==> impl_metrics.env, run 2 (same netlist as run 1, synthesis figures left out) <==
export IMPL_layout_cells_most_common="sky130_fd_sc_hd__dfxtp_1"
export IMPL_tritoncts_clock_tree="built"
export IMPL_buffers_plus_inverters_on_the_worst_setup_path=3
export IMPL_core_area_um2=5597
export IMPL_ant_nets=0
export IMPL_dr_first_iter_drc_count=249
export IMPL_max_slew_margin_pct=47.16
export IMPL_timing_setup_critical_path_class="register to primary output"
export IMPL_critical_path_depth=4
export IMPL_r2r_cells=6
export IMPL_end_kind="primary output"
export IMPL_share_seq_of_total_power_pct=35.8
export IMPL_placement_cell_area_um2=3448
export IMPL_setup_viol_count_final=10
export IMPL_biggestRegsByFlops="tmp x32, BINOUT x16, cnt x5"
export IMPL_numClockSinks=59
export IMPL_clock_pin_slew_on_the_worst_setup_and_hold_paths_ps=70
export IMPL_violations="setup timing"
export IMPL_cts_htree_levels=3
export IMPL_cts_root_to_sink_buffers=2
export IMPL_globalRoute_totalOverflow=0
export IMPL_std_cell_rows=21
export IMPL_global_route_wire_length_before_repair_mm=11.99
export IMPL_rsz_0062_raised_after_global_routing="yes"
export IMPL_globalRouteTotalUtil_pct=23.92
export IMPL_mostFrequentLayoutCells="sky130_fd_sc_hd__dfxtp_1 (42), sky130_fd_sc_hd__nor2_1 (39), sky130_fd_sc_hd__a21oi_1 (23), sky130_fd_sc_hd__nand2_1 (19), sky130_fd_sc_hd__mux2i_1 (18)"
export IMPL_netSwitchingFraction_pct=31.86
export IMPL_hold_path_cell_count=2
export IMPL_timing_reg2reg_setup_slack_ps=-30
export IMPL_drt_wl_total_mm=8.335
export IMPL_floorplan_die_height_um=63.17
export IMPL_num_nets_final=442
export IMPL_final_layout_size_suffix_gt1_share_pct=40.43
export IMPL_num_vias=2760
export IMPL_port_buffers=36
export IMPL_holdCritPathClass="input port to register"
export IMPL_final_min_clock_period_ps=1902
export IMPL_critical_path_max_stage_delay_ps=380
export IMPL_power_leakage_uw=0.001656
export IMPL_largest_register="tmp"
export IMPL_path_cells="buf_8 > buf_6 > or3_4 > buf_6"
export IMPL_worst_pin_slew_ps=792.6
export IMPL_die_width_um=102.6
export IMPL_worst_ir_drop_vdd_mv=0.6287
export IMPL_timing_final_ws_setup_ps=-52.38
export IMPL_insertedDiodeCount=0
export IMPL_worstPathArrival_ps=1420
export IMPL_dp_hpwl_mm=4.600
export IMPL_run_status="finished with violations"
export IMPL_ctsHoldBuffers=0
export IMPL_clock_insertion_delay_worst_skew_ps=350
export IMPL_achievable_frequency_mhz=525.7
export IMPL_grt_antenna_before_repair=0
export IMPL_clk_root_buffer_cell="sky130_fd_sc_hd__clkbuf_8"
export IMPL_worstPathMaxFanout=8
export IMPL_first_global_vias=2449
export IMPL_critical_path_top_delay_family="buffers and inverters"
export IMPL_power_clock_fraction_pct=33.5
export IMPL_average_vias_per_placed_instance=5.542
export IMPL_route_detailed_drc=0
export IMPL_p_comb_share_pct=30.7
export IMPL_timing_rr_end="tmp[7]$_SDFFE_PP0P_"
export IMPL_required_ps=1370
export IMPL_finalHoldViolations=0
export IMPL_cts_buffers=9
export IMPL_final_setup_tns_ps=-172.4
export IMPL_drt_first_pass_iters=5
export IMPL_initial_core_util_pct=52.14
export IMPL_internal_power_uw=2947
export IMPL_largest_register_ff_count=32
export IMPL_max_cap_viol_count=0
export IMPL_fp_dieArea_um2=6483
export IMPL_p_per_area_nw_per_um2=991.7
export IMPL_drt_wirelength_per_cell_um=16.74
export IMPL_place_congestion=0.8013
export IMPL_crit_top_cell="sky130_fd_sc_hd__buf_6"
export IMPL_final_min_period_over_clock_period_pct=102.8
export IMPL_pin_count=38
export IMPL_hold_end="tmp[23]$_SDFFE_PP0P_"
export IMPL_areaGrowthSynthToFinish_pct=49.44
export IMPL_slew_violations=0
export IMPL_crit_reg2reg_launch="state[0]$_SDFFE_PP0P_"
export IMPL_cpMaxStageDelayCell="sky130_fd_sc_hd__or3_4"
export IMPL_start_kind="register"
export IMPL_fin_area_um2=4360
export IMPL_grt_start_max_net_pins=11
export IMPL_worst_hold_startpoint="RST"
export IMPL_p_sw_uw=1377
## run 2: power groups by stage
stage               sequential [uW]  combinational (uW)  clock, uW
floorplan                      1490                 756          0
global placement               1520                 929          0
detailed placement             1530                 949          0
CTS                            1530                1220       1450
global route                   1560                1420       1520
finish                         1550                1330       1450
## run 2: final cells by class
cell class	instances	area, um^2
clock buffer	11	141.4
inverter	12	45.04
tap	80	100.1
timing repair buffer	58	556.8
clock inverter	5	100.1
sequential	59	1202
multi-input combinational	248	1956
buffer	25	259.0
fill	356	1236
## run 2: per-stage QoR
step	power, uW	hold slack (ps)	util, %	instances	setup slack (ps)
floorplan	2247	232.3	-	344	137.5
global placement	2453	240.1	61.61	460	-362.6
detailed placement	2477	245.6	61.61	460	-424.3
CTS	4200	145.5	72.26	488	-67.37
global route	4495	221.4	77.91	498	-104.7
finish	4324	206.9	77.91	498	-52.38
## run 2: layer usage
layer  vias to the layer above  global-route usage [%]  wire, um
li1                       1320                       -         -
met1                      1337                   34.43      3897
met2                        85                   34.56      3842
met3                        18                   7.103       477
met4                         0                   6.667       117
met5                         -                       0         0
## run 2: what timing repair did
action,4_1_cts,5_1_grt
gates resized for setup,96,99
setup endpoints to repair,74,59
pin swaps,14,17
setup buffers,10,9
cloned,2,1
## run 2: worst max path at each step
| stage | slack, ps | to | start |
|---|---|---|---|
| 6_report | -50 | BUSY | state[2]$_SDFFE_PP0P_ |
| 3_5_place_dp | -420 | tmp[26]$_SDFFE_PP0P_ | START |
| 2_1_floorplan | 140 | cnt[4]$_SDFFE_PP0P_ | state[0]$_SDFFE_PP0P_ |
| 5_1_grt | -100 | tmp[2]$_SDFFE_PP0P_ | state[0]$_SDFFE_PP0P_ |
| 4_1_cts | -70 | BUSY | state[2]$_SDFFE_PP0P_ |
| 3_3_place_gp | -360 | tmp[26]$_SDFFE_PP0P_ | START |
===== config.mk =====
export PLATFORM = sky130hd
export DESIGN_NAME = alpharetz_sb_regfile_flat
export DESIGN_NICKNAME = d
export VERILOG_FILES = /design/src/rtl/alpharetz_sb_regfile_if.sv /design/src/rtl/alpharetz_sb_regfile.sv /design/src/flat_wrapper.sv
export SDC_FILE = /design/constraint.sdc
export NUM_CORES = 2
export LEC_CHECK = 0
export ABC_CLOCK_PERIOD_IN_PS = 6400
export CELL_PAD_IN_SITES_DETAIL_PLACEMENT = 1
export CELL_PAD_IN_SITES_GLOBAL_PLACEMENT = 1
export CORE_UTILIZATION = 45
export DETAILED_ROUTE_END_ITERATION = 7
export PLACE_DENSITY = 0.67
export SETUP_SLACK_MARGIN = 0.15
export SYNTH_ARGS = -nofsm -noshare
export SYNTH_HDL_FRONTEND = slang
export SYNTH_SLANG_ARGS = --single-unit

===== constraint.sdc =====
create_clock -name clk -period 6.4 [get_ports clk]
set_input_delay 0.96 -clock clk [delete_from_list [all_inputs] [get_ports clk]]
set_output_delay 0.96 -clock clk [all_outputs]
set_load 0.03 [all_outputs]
#####
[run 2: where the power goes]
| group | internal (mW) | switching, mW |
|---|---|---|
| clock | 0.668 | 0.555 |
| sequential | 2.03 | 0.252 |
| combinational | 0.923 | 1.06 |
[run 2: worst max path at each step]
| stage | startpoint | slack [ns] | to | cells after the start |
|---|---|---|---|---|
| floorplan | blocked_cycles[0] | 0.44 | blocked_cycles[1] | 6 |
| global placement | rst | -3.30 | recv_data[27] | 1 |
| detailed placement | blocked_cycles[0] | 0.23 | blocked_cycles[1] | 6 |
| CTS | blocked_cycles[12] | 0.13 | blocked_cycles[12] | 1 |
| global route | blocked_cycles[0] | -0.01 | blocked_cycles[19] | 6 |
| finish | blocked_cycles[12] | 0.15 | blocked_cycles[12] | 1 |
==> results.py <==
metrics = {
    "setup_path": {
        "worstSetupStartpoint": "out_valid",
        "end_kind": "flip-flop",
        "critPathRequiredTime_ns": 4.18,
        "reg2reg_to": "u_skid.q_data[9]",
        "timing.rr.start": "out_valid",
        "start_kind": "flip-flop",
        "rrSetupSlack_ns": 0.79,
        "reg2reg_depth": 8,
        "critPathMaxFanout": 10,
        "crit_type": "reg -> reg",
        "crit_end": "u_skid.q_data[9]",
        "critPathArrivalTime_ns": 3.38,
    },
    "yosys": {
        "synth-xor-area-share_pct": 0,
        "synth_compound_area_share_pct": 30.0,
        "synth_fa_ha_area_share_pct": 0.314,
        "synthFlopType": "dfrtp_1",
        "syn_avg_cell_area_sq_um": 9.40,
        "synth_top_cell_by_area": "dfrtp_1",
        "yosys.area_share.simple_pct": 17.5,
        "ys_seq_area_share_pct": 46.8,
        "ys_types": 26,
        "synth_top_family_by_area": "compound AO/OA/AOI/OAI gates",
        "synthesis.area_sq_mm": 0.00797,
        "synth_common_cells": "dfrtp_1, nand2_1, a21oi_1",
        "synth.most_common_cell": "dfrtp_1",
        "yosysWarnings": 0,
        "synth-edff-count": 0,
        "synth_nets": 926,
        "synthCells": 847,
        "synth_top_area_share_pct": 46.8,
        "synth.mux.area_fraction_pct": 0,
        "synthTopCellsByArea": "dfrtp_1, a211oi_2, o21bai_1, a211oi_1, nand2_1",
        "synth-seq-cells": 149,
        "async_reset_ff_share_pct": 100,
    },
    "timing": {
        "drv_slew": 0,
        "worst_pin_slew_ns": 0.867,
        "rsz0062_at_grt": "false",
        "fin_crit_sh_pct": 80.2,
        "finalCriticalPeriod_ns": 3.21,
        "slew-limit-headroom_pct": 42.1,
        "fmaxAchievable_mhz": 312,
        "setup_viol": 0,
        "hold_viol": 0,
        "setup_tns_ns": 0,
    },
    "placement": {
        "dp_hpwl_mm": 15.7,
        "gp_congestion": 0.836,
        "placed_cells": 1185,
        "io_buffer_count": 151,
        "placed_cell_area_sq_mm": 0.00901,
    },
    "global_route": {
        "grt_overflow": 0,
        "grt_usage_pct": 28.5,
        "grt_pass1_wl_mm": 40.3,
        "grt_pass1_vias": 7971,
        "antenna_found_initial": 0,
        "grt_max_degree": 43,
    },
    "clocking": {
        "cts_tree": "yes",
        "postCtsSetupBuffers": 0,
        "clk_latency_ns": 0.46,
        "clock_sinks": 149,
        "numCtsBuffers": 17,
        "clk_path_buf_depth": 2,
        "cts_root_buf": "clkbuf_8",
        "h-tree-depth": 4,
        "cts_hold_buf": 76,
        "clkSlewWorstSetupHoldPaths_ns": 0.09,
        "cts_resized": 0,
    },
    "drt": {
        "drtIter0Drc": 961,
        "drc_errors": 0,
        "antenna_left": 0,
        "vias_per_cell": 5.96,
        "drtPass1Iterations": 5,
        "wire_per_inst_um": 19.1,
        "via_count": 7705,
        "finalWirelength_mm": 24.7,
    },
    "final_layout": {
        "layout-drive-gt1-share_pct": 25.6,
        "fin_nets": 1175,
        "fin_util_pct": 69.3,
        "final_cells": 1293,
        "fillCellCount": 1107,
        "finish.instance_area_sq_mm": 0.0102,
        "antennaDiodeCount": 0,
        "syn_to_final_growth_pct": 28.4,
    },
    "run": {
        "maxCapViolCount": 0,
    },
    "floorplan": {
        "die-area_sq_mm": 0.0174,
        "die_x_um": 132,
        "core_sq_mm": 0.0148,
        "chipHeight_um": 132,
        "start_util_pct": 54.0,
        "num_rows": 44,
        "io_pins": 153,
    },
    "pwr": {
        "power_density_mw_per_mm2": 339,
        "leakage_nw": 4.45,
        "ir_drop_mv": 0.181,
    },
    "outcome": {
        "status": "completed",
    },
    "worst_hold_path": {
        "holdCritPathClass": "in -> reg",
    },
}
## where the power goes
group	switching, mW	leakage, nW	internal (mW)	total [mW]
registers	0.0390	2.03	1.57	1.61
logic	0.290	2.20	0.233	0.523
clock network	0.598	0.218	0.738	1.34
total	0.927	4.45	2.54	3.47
#####
__What the task requires__
Check every line of the entries above, and copy those that carry the string "state".

__Answer to the exercise__
export IMPL_crit_reg2reg_launch="state[0]$_SDFFE_PP0P_"
| 6_report | -50 | BUSY | state[2]$_SDFFE_PP0P_ |
| 2_1_floorplan | 140 | cnt[4]$_SDFFE_PP0P_ | state[0]$_SDFFE_PP0P_ |
| 5_1_grt | -100 | tmp[2]$_SDFFE_PP0P_ | state[0]$_SDFFE_PP0P_ |
| 4_1_cts | -70 | BUSY | state[2]$_SDFFE_PP0P_ |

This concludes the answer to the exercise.